In many ways the world today is a
reiteration of those tentative decades from 1960 to 1990. Children
and young people of that era had the cold war, ever threatening its
heat, we have the age of terror. The age when people seem positively
heinous, indiscriminate in their acts of power and brutality on both
sides. This propagates and is amplified through the media and the
tried and true campaign of fear is under way, to breed and build on
itself, as is it's natural course.
But this post is not another piece to
be added to the already overwhelming canon of literature of how they
hate us and our freedom. Nor is it intended to add to the collection
of 'media as a necessary evil' take down pieces. It is, quite simply,
intended to contrast with those sentiments. It is a piece on the
goodness in your fellow humans.
Last night directly in front of our
place, a car hit a motorcycle knocking the un-helmeted passenger to
the asphalt. It was a moment of sheer chaos. Immediately on emerging
from the door I suspected, or feared, the man was dead. His leg was
clearly broken, that much was certain. I told my brother to phone for
an ambulance, but one was already phoned for. A woman (whom I later
found out was a nurse, but I suspect not a very good one) audibly
called for his removal from the road, which anyone who understands
the spine will know is the worst thing you can do. He wasn't moved
and slowly things became organised; an old man waved cars by as two
or three people attended to him as people stopped to indulge the
human compulsion toward catastrophe. Eventually paramedics arrived
and I could hear the man scream. Periodically I looked on, partly to
satisfy my own compulsion toward catastrophe, but also with the
conscious objective of ensuring the man would walk again some day.

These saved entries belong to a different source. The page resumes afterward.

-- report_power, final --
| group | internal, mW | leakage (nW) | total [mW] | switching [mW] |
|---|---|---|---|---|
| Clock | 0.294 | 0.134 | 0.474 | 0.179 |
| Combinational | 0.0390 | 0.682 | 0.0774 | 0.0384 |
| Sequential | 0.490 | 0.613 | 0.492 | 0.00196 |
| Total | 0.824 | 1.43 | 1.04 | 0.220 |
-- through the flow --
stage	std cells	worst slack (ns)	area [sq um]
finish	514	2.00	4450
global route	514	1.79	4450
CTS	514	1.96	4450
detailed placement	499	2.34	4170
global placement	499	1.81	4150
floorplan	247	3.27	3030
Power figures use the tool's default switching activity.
## src/rtl/noc_pkg.sv

```systemverilog
// -----------------------------------------------------------------------------
// noc_pkg
// Shared definitions for the binary-tree NoC blocks.
//   PKT_W            packet width
//   ADDR_HI/ADDR_LO  position of the 4-bit destination address in a packet
//   pkt_t            packet type
//   arb_state_t      merge arbiter FSM states
// -----------------------------------------------------------------------------
package noc_pkg;

    localparam int PKT_W   = 9;
    localparam int ADDR_HI = 8;
    localparam int ADDR_LO = 5;

    typedef logic [PKT_W-1:0] pkt_t;

    typedef enum logic [1:0] {
        IDLE      = 2'd0,
        SEND_SEL  = 2'd1,
        SEND_DATA = 2'd2
    } arb_state_t;

endpackage

```

## src/rtl/rr_arb2.sv

```systemverilog
// -----------------------------------------------------------------------------
// rr_arb2
// Combinational two-way round-robin grant selection.
//   valid0, valid1  request from input 0 / input 1
//   last            index of the most recent winner
//   grant           index of the selected input
//   grant_valid     at least one request is present
// On a conflict the input that did not win last time is chosen.
// -----------------------------------------------------------------------------
module rr_arb2
    import noc_pkg::*;
(
    input  logic valid0,
    input  logic valid1,
    input  logic last,
    output logic grant,
    output logic grant_valid
);

    always_comb begin
        grant_valid = valid0 | valid1;
        if (valid0 && valid1) begin
            grant = ~last;
        end else begin
            grant = valid1;
        end
    end

endmodule

```

## src/rtl/noc_merge_arb2.sv

```systemverilog
// -----------------------------------------------------------------------------
// noc_merge_arb2
// Two-input round-robin merge for the upward path of the binary-tree NoC.
// Each accepted packet is announced on S (winning input index) and then sent
// on Out, so a downstream decoder sees select-then-data in lock-step.
//
// Ports:
//   CLK, _RESET            clock, asynchronous active-low reset
//   In0_*, In1_*           child channels (data/valid in, ready out)
//   S_data/S_valid/S_ready select token channel (index of the granted input)
//   Out_data/valid/ready   parent packet channel
//   cnt0, cnt1             saturating per-input grant counters
//   dbg_state              current FSM state
//
// Handshake: a channel transfers on a CLK posedge where valid && ready are
// both high. Valid and data are held until that transfer and valid never
// depends combinationally on ready. Input readies are combinational: high
// only in IDLE and only for the granted input.
// -----------------------------------------------------------------------------
module noc_merge_arb2
    import noc_pkg::*;
#(
    parameter int W  = PKT_W,
    parameter int CW = 8
) (
    input  logic          CLK,
    input  logic          _RESET,
    input  logic [W-1:0]  In0_data,
    input  logic          In0_valid,
    output logic          In0_ready,
    input  logic [W-1:0]  In1_data,
    input  logic          In1_valid,
    output logic          In1_ready,
    output logic          S_data,
    output logic          S_valid,
    input  logic          S_ready,
    output logic [W-1:0]  Out_data,
    output logic          Out_valid,
    input  logic          Out_ready,
    output logic [CW-1:0] cnt0,
    output logic [CW-1:0] cnt1,
    output arb_state_t    dbg_state
);

    localparam logic [CW-1:0] CNT_ONE = {{(CW-1){1'b0}}, 1'b1};
    localparam logic [CW-1:0] CNT_MAX = {CW{1'b1}};

    arb_state_t   state;
    logic         last;
    logic         sel;
    logic [W-1:0] pkt_buf;

    logic grant;
    logic grant_valid;
    logic in_xfer;

    rr_arb2 u_rr_arb2 (
        .valid0      (In0_valid),
        .valid1      (In1_valid),
        .last        (last),
        .grant       (grant),
        .grant_valid (grant_valid)
    );

    assign In0_ready = (state == IDLE) && grant_valid && !grant;
    assign In1_ready = (state == IDLE) && grant_valid &&  grant;
    assign in_xfer   = (In0_valid && In0_ready) || (In1_valid && In1_ready);

    // Outputs come straight from registers: the state register decodes the
    // valids and sel/pkt_buf hold the data, so nothing depends on a ready.
    assign S_valid   = (state == SEND_SEL);
    assign S_data    = sel;
    assign Out_valid = (state == SEND_DATA);
    assign Out_data  = pkt_buf;
    assign dbg_state = state;

    always_ff @(posedge CLK or negedge _RESET) begin
        if (!_RESET) begin
            state   <= IDLE;
            last    <= 1'b1;   // makes In0 win the first conflict
            sel     <= 1'b0;
            pkt_buf <= '0;
            cnt0    <= '0;
            cnt1    <= '0;
        end else begin
            case (state)
                IDLE: begin
                    if (in_xfer) begin
                        pkt_buf <= grant ? In1_data : In0_data;
                        sel     <= grant;
                        last    <= grant;
                        if (!grant && (cnt0 != CNT_MAX)) begin
                            cnt0 <= cnt0 + CNT_ONE;
                        end
                        if (grant && (cnt1 != CNT_MAX)) begin
                            cnt1 <= cnt1 + CNT_ONE;
                        end
                        state <= SEND_SEL;
                    end
                end
                SEND_SEL: begin
                    if (S_ready) begin
                        state <= SEND_DATA;
                    end
                end
                SEND_DATA: begin
                    if (Out_ready) begin
                        state <= IDLE;
                    end
                end
                default: begin
                    state <= IDLE;
                end
            endcase
        end
    end

endmodule
```
**src/rtl/hazard_pkg.sv**
```systemverilog
// Shared types and constants for the pipeline hazard controller.
// Holds the controller state encoding and default memory timeout.
package hazard_pkg;

  typedef enum logic [1:0] {
    RUN      = 2'd0,
    MEM_WAIT = 2'd1,
    ERROR    = 2'd2
  } state_t;

  localparam int TIMEOUT_DEF = 256;
  localparam int TMR_W       = 16;

endpackage

```
**src/rtl/sat_counter.sv**
```systemverilog
// Saturating up-counter used for pipeline performance statistics.
// Sticks at all-ones instead of wrapping.
module sat_counter #(
  parameter int WIDTH = 32
) (
  input  logic             clk,
  input  logic             rst_n,
  input  logic             inc,
  output logic [WIDTH-1:0] count
);

  logic [WIDTH-1:0] r_count;

  // count up on inc until every bit is set
  always_ff @(posedge clk or negedge rst_n) begin
    if (!rst_n) begin
      r_count <= '0;
    end else if (inc && (r_count != '1)) begin
      r_count <= r_count + 1'b1;
    end
  end

  assign count = r_count;

endmodule

```
**src/rtl/hazard_ctrl.sv**
```systemverilog
// Pipeline hazard controller: load-use bubbles, redirect flushes,
// data-memory wait stalls with timeout, and stall/flush statistics.
module hazard_ctrl
  import hazard_pkg::*;
#(
  parameter int TIMEOUT = TIMEOUT_DEF,
  parameter int CNT_W   = 32
) (
  input  logic             i_clk,
  input  logic             i_rst_n,
  input  logic [4:0]       i_rs1_D,
  input  logic [4:0]       i_rs2_D,
  input  logic [4:0]       i_rd_E,
  input  logic             i_memread_E,
  input  logic             i_pcsrc_E,
  input  logic             i_dmem_req_M,
  input  logic             i_dmem_ready,
  output logic             o_stall_F,
  output logic             o_stall_D,
  output logic             o_stall_E,
  output logic             o_stall_M,
  output logic             o_flush_D,
  output logic             o_flush_E,
  output logic             o_flush_W,
  output logic             o_err,
  output logic [CNT_W-1:0] o_stall_cnt,
  output logic [CNT_W-1:0] o_flush_cnt
);

  localparam logic [TMR_W-1:0] LP_TMO = TMR_W'(TIMEOUT);

  state_t           r_state;
  state_t           w_state_nxt;
  logic [TMR_W-1:0] r_tmr;
  logic [TMR_W-1:0] w_tmr_nxt;
  logic             r_err;
  logic             w_err_nxt;

  logic w_memwait;
  logic w_redirect;
  logic w_loaduse;
  logic w_sF, w_sD, w_sE, w_sM;
  logic w_fD, w_fE, w_fW;
  logic w_flush_inc;

  assign w_memwait  = i_dmem_req_M & ~i_dmem_ready;
  assign w_redirect = i_pcsrc_E;
  assign w_loaduse  = i_memread_E & (i_rd_E != 5'd0) &
                      ((i_rd_E == i_rs1_D) | (i_rd_E == i_rs2_D));

  // state, timeout timer and sticky error
  always_ff @(posedge i_clk or negedge i_rst_n) begin
    if (!i_rst_n) begin
      r_state <= RUN;
      r_tmr   <= '0;
      r_err   <= 1'b0;
    end else begin
      r_state <= w_state_nxt;
      r_tmr   <= w_tmr_nxt;
      r_err   <= w_err_nxt;
    end
  end

  // next state and stall/flush decode
  always_comb begin
    w_state_nxt = r_state;
    w_tmr_nxt   = r_tmr;
    w_err_nxt   = r_err;
    w_sF = 1'b0;
    w_sD = 1'b0;
    w_sE = 1'b0;
    w_sM = 1'b0;
    w_fD = 1'b0;
    w_fE = 1'b0;
    w_fW = 1'b0;
    unique case (r_state)
      RUN: begin
        w_tmr_nxt = '0;
        if (w_memwait) begin
          {w_sF, w_sD, w_sE, w_sM} = 4'hF;
          w_fW        = 1'b1;
          w_state_nxt = MEM_WAIT;
          w_tmr_nxt   = TMR_W'(1);
        end else if (w_redirect) begin
          w_fD = 1'b1;
          w_fE = 1'b1;
        end else if (w_loaduse) begin
          w_sF = 1'b1;
          w_sD = 1'b1;
          w_fE = 1'b1;
        end
      end
      MEM_WAIT: begin
        if (i_dmem_ready) begin
          w_state_nxt = RUN;
          w_tmr_nxt   = '0;
        end else begin
          {w_sF, w_sD, w_sE, w_sM} = 4'hF;
          w_fW = 1'b1;
          if (r_tmr == LP_TMO) begin
            w_state_nxt = ERROR;
            w_err_nxt   = 1'b1;
          end else begin
            w_tmr_nxt = r_tmr + TMR_W'(1);
          end
        end
      end
      ERROR: begin
        {w_sF, w_sD, w_sE, w_sM} = 4'hF;
        w_fW      = 1'b1;
        w_err_nxt = 1'b1;
      end
      default: begin
        w_state_nxt = RUN;
        w_tmr_nxt   = '0;
      end
    endcase
  end

  // reset holds every control output low regardless of inputs
  assign o_stall_F = i_rst_n & w_sF;
  assign o_stall_D = i_rst_n & w_sD;
  assign o_stall_E = i_rst_n & w_sE;
  assign o_stall_M = i_rst_n & w_sM;
  assign o_flush_D = i_rst_n & w_fD;
  assign o_flush_E = i_rst_n & w_fE;
  assign o_flush_W = i_rst_n & w_fW;
  assign o_err     = r_err;

  assign w_flush_inc = o_flush_D | o_flush_E;

  sat_counter #(.WIDTH(CNT_W)) u_stall_cnt (
    .clk   (i_clk),
    .rst_n (i_rst_n),
    .inc   (o_stall_F),
    .count (o_stall_cnt)
  );

  sat_counter #(.WIDTH(CNT_W)) u_flush_cnt (
    .clk   (i_clk),
    .rst_n (i_rst_n),
    .inc   (w_flush_inc),
    .count (o_flush_cnt)
  );

endmodule

```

But the fact is this; between hearing
the tyres squeal and emerging on the scene 20 seconds later, aid had
arrived, an ambulance was on its way and traffic had been diverted.
This is a supreme testament to the goodness of humans. Though it
might be said that no-one would leave a man to die in the street, the
urban mentality breeds a certain disregard for others.
Nevermind, there are less dramatic
examples of this concept in practice. Earlier this year I fell down a
flight of stairs. Not in any kind of significant way, just tripped on
the first one and slid across the following seven. I was not much
worse for the wear at the bottom, though certainly a little
embarrassed. At the spot of my landing were three hands to help me to
my feet and behind me a woman asking if I was OK. When it would have
been perfectly acceptable for them to pass by with their headphones
in, eyes on mobile screens, concerns a million miles away. Yet their
hands reached out in a literal, and to me, profound sense.
It is becoming easier to discredit
most of the people you run around with as shitty to the core. In the
age of king-hits, terrorism and hacking a picture of human ugliness
is painted. No-one is without shittiness, for all I know a hand
reaching out to help me out of my fall might well have been that of a
violent drunk or a terrorist sympathiser or a violating hacker, but
those hands had a basic goodness. A care for their fellow human, that
was devoid of outer perception. With the news the way it is, it is
nice to see.
NP.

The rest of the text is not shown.